Stored data

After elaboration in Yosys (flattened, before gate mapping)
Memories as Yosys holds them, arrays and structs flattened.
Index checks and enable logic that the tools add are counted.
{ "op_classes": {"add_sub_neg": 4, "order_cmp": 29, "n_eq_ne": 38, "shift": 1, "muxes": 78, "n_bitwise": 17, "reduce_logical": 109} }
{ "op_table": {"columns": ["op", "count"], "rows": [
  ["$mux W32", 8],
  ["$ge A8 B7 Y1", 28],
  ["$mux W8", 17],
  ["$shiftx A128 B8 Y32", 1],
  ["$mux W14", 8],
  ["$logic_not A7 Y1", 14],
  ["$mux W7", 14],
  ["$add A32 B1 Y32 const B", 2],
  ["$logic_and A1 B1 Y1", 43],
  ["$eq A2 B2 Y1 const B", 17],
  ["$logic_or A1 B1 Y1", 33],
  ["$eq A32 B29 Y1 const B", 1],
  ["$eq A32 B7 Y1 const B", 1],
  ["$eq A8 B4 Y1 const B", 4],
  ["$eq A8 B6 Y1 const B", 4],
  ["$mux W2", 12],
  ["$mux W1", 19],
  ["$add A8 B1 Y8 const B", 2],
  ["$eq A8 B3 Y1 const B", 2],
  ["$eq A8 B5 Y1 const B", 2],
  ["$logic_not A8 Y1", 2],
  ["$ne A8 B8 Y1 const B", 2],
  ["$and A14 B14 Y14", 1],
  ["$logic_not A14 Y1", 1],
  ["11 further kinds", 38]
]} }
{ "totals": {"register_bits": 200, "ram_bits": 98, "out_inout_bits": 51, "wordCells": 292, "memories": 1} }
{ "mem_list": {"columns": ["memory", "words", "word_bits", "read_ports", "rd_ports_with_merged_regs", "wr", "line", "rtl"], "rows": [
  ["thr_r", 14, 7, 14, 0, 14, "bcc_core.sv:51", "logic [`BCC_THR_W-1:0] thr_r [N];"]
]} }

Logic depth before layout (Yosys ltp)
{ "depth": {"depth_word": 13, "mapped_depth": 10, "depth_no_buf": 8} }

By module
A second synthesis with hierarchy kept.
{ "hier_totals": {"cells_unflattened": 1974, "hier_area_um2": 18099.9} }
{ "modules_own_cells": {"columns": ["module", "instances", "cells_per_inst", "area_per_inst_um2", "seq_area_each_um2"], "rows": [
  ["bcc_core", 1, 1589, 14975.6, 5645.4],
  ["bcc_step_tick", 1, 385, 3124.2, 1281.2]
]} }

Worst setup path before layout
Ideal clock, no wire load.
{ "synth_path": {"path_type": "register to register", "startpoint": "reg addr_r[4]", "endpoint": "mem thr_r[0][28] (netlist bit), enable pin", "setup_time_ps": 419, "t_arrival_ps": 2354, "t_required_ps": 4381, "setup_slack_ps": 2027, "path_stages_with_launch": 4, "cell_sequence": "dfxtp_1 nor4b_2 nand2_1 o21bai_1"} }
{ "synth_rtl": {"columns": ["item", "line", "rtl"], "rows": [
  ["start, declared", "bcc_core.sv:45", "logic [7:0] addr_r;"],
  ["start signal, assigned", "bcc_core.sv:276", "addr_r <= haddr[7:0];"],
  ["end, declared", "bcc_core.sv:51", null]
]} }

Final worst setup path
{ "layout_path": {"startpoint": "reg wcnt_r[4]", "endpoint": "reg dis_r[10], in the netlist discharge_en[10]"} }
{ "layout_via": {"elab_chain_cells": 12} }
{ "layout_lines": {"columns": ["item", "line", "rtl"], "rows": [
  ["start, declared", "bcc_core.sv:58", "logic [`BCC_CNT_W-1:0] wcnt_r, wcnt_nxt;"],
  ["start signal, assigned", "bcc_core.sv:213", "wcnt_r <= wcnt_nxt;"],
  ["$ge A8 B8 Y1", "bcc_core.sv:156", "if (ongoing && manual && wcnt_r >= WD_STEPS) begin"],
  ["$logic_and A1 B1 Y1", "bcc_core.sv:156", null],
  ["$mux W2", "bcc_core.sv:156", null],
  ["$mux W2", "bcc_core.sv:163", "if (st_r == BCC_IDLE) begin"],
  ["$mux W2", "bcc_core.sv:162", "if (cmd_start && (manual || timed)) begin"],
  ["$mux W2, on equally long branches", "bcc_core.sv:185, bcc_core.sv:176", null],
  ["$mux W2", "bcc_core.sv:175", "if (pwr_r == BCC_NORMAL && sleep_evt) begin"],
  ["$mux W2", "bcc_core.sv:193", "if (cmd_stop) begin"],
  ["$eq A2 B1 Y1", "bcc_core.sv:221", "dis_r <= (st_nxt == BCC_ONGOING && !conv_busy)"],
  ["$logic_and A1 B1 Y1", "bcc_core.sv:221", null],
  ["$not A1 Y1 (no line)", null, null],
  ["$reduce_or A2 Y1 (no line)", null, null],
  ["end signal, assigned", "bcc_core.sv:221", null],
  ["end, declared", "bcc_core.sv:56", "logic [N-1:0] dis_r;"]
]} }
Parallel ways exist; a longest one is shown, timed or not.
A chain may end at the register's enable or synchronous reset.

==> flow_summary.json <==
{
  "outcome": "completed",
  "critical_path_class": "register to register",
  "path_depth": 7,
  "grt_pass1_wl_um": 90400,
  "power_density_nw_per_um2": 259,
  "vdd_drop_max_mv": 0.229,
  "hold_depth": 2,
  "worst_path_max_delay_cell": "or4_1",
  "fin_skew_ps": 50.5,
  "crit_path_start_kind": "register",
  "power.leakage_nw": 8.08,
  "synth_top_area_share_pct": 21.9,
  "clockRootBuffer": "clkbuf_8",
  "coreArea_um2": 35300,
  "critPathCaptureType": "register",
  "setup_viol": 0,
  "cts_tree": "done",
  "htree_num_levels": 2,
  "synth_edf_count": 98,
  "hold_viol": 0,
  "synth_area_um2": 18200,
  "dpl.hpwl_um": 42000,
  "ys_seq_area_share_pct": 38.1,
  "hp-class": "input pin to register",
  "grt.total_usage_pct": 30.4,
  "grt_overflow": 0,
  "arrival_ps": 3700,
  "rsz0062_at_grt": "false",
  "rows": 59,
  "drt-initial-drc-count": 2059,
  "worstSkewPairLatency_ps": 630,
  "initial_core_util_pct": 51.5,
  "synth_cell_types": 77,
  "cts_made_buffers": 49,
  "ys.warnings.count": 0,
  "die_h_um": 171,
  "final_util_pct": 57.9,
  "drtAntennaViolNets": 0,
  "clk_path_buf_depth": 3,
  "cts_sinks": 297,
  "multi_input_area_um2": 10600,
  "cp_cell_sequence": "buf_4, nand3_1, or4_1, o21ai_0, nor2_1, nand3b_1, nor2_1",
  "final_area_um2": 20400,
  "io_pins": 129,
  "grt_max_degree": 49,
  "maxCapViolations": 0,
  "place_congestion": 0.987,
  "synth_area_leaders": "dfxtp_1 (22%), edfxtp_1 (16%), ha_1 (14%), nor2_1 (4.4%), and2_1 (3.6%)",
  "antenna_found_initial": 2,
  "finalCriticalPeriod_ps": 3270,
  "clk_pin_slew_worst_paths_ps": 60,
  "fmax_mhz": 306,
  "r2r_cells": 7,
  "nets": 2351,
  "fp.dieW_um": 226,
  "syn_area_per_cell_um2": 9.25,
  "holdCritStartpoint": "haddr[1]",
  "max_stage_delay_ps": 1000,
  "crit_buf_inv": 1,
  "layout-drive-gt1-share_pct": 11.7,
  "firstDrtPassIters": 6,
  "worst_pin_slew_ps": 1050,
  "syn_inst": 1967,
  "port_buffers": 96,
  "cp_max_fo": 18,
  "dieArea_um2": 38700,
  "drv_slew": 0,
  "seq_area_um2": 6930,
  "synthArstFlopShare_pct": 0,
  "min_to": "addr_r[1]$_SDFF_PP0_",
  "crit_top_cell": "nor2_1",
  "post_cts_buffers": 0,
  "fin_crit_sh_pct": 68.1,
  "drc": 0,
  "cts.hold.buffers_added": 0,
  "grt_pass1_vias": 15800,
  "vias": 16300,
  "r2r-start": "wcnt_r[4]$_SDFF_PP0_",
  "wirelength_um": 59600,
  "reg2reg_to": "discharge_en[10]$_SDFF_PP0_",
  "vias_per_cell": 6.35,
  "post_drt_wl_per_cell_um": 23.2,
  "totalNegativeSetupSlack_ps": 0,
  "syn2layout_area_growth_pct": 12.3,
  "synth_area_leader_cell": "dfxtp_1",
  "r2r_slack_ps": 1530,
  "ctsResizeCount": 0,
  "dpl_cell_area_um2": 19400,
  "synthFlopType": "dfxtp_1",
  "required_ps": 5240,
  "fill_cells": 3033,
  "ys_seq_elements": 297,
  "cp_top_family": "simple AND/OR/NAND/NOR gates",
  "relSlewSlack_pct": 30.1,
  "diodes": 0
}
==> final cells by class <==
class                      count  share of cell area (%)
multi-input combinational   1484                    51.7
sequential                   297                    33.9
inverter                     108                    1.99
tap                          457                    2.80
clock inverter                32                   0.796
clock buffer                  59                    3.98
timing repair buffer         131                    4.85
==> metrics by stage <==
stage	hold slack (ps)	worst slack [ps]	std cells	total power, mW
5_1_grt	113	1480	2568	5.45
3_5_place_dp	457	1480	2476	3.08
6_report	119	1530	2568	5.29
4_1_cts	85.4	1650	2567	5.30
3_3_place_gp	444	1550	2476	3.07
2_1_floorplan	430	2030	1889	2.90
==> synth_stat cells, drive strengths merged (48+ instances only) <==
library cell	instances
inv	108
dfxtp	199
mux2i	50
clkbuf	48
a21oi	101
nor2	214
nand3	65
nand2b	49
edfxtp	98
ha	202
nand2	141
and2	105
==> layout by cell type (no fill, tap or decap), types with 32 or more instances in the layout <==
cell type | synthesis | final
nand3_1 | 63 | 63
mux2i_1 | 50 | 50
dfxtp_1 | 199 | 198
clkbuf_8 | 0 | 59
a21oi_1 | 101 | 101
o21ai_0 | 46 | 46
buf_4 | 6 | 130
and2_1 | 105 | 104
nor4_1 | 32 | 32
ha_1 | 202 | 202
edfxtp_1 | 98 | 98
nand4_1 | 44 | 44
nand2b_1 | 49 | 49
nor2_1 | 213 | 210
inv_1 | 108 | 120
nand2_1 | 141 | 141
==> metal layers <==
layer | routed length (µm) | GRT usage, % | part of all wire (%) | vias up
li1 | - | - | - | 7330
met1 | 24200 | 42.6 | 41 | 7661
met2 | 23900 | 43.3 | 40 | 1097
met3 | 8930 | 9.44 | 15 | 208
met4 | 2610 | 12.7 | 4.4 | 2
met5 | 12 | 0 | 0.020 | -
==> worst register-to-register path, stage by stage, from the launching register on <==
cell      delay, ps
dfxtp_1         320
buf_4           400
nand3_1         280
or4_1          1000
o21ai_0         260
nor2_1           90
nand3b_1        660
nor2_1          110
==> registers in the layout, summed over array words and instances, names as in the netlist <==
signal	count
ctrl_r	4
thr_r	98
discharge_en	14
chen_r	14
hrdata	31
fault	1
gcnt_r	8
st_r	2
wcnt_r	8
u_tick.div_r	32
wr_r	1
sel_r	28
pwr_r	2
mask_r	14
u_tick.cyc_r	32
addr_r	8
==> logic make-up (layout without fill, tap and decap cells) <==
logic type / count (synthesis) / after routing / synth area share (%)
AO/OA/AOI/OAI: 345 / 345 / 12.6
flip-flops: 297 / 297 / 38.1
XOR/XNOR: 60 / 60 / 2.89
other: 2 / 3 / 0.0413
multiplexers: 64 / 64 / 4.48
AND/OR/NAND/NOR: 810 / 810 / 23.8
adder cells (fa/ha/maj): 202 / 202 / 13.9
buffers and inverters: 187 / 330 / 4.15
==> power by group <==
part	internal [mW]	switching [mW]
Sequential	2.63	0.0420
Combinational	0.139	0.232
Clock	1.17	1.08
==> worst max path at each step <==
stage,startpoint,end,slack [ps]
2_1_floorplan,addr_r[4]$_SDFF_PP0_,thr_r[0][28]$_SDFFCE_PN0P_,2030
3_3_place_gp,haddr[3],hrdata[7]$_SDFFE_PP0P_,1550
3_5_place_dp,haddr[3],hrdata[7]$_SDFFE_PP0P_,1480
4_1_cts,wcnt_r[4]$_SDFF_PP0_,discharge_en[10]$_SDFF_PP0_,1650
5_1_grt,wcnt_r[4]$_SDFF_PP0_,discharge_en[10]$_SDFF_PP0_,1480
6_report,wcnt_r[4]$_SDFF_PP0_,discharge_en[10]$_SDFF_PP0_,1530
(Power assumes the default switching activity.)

- WHAT TO PRODUCE -
The line with "B1 Y32 const" marks the end; reproduce exactly every line from the start of the entries up to it, that line included.

- RESULT -
After elaboration in Yosys (flattened, before gate mapping)
Memories as Yosys holds them, arrays and structs flattened.
Index checks and enable logic that the tools add are counted.
{ "op_classes": {"add_sub_neg": 4, "order_cmp": 29, "n_eq_ne": 38, "shift": 1, "muxes": 78, "n_bitwise": 17, "reduce_logical": 109} }
{ "op_table": {"columns": ["op", "count"], "rows": [
  ["$mux W32", 8],
  ["$ge A8 B7 Y1", 28],
  ["$mux W8", 17],
  ["$shiftx A128 B8 Y32", 1],
  ["$mux W14", 8],
  ["$logic_not A7 Y1", 14],
  ["$mux W7", 14],
  ["$add A32 B1 Y32 const B", 2],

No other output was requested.